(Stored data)
*** Begin section ***

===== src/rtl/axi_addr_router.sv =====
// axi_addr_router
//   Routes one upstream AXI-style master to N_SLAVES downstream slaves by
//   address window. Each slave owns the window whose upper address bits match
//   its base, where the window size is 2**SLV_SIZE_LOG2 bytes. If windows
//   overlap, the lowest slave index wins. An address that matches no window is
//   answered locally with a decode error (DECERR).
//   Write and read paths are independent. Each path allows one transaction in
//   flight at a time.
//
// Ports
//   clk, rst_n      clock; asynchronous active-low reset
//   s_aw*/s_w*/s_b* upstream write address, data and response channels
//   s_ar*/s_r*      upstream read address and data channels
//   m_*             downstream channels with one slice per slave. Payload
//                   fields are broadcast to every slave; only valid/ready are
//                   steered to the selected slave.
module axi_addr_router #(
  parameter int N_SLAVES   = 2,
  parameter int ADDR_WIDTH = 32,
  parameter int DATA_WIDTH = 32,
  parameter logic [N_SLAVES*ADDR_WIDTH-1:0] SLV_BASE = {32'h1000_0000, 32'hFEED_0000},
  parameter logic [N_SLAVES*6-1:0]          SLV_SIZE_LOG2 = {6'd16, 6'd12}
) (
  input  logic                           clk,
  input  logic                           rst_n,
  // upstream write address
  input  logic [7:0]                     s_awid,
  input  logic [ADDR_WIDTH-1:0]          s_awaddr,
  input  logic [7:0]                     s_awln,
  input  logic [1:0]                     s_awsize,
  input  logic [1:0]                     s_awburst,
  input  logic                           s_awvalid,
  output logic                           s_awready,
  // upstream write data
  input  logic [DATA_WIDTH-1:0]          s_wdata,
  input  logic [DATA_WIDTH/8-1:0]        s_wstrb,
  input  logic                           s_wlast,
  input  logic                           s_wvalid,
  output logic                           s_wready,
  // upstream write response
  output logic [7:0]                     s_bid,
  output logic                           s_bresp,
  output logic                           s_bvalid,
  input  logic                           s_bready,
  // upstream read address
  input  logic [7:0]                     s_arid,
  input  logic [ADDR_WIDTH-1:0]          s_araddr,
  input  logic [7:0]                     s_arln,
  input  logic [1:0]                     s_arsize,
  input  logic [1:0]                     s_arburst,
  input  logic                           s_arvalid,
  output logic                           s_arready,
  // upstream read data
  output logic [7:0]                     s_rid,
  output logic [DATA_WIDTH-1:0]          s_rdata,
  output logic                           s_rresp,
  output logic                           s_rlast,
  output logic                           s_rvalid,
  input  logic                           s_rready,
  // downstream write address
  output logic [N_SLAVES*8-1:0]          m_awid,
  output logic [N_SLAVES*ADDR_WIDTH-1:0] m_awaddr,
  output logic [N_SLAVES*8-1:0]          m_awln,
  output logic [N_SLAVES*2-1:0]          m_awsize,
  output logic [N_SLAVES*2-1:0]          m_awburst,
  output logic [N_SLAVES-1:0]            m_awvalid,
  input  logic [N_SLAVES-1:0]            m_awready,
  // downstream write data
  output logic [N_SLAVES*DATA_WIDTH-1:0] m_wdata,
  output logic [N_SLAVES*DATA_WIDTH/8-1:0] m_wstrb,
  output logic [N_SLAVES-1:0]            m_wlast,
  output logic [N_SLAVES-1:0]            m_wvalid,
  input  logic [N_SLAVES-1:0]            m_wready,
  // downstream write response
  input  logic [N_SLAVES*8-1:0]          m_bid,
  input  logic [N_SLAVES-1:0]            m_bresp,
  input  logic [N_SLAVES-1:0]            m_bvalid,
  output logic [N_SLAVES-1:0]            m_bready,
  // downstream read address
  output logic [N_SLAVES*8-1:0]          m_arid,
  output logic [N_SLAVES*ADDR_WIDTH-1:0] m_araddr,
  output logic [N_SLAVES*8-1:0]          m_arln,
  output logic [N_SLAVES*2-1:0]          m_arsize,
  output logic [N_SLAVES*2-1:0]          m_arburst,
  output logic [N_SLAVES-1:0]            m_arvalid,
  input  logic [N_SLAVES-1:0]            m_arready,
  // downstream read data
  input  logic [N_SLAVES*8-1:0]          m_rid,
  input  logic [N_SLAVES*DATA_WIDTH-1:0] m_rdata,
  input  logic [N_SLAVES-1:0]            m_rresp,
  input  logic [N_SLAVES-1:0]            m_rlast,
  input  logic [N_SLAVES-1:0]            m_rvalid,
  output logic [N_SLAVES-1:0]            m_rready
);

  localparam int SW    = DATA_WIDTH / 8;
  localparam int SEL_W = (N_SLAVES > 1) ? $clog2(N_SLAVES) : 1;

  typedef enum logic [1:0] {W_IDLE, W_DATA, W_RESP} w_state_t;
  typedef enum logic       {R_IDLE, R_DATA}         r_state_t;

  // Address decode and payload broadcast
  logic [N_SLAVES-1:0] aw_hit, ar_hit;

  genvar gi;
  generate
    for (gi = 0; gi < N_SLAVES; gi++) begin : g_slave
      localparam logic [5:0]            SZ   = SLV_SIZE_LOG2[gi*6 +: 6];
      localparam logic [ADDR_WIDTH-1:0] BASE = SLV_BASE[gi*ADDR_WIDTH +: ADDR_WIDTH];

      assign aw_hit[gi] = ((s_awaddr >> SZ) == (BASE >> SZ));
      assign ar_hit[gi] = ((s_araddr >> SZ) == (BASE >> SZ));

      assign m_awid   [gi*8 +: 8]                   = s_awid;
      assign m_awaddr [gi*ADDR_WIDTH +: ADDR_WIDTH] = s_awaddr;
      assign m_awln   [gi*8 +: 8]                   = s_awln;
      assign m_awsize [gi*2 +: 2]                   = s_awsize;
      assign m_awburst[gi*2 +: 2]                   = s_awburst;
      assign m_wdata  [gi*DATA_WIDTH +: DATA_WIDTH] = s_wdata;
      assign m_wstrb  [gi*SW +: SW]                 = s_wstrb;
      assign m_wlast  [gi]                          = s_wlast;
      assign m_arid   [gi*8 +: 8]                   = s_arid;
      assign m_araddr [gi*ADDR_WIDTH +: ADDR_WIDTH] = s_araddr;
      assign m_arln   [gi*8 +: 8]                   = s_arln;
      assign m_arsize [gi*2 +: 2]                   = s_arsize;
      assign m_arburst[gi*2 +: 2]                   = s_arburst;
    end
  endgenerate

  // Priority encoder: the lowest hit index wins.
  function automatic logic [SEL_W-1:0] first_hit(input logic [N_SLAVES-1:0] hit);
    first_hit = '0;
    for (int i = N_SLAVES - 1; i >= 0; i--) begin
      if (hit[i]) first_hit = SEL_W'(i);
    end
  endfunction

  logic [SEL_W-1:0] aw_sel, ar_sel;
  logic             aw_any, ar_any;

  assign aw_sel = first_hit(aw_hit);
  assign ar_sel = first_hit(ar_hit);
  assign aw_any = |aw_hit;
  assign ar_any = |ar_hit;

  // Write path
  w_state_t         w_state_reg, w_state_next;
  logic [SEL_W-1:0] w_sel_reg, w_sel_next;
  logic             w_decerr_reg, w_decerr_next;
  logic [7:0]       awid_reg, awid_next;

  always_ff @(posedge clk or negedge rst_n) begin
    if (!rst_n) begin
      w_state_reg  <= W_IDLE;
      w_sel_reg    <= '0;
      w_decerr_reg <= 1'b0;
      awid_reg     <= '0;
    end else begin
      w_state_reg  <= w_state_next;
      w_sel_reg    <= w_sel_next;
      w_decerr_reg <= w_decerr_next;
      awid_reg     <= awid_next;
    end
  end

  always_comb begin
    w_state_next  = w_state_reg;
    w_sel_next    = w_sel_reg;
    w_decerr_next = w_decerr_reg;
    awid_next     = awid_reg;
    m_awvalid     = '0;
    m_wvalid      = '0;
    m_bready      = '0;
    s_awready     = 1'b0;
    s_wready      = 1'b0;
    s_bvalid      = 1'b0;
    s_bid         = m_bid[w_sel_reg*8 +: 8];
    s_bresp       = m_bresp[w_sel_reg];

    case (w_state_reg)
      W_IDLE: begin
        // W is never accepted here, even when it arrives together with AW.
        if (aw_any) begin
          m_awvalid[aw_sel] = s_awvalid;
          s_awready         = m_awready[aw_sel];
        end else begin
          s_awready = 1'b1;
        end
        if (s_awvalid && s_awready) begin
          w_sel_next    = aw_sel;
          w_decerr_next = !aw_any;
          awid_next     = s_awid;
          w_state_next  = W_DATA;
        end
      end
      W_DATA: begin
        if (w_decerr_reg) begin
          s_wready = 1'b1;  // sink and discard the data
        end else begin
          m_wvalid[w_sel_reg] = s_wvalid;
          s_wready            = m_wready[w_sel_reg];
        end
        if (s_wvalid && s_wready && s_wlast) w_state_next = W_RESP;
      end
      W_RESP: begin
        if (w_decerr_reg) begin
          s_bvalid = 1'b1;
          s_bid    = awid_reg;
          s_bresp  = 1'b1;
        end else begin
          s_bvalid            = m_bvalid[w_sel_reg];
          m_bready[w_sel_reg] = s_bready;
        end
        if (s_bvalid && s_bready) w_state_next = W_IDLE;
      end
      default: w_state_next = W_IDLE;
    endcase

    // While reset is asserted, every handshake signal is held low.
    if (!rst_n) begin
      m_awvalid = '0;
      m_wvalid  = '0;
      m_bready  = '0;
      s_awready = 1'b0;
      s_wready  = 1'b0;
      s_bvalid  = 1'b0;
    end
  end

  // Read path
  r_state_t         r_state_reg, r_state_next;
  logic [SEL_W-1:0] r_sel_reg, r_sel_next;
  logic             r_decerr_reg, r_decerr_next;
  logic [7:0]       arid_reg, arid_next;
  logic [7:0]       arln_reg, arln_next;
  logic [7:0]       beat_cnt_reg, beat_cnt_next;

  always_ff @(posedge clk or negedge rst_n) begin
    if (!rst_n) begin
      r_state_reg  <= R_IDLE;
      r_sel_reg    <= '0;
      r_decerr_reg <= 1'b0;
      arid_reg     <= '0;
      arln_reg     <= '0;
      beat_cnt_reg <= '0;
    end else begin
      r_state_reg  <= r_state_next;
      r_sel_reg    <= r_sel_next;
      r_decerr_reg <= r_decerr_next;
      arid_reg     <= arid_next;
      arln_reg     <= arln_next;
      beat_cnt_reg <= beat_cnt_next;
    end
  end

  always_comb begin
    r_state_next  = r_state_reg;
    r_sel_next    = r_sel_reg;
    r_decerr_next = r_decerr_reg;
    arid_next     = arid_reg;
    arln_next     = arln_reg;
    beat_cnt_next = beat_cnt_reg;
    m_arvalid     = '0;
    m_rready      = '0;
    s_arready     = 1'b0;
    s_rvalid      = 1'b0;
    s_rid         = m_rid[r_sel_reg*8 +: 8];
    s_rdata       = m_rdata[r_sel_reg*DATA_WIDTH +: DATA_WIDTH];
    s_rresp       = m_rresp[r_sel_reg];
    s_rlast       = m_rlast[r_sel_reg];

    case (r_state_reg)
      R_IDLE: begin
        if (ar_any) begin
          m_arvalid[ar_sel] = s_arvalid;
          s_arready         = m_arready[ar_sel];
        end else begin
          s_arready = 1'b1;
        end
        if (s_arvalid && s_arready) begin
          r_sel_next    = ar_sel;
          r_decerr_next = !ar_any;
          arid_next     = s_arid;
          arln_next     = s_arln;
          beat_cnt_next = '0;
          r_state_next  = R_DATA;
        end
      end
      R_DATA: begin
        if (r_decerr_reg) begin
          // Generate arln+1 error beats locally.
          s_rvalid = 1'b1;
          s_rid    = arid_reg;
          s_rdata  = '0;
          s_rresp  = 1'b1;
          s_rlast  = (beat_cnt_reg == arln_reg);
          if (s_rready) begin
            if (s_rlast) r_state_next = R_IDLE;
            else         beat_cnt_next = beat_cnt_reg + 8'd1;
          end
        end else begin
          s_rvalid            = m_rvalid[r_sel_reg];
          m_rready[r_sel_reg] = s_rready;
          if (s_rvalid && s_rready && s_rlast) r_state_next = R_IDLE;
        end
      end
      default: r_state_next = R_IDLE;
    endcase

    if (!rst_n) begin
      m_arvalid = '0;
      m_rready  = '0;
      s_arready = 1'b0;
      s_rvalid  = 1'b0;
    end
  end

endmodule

*** End section ***

● **TASK DESCRIPTION**: Find the word "locally" in the entries and show each line where it is found.

● **WRITTEN SOLUTION**:
//   answered locally with a decode error (DECERR).
          // Generate arln+1 error beats locally.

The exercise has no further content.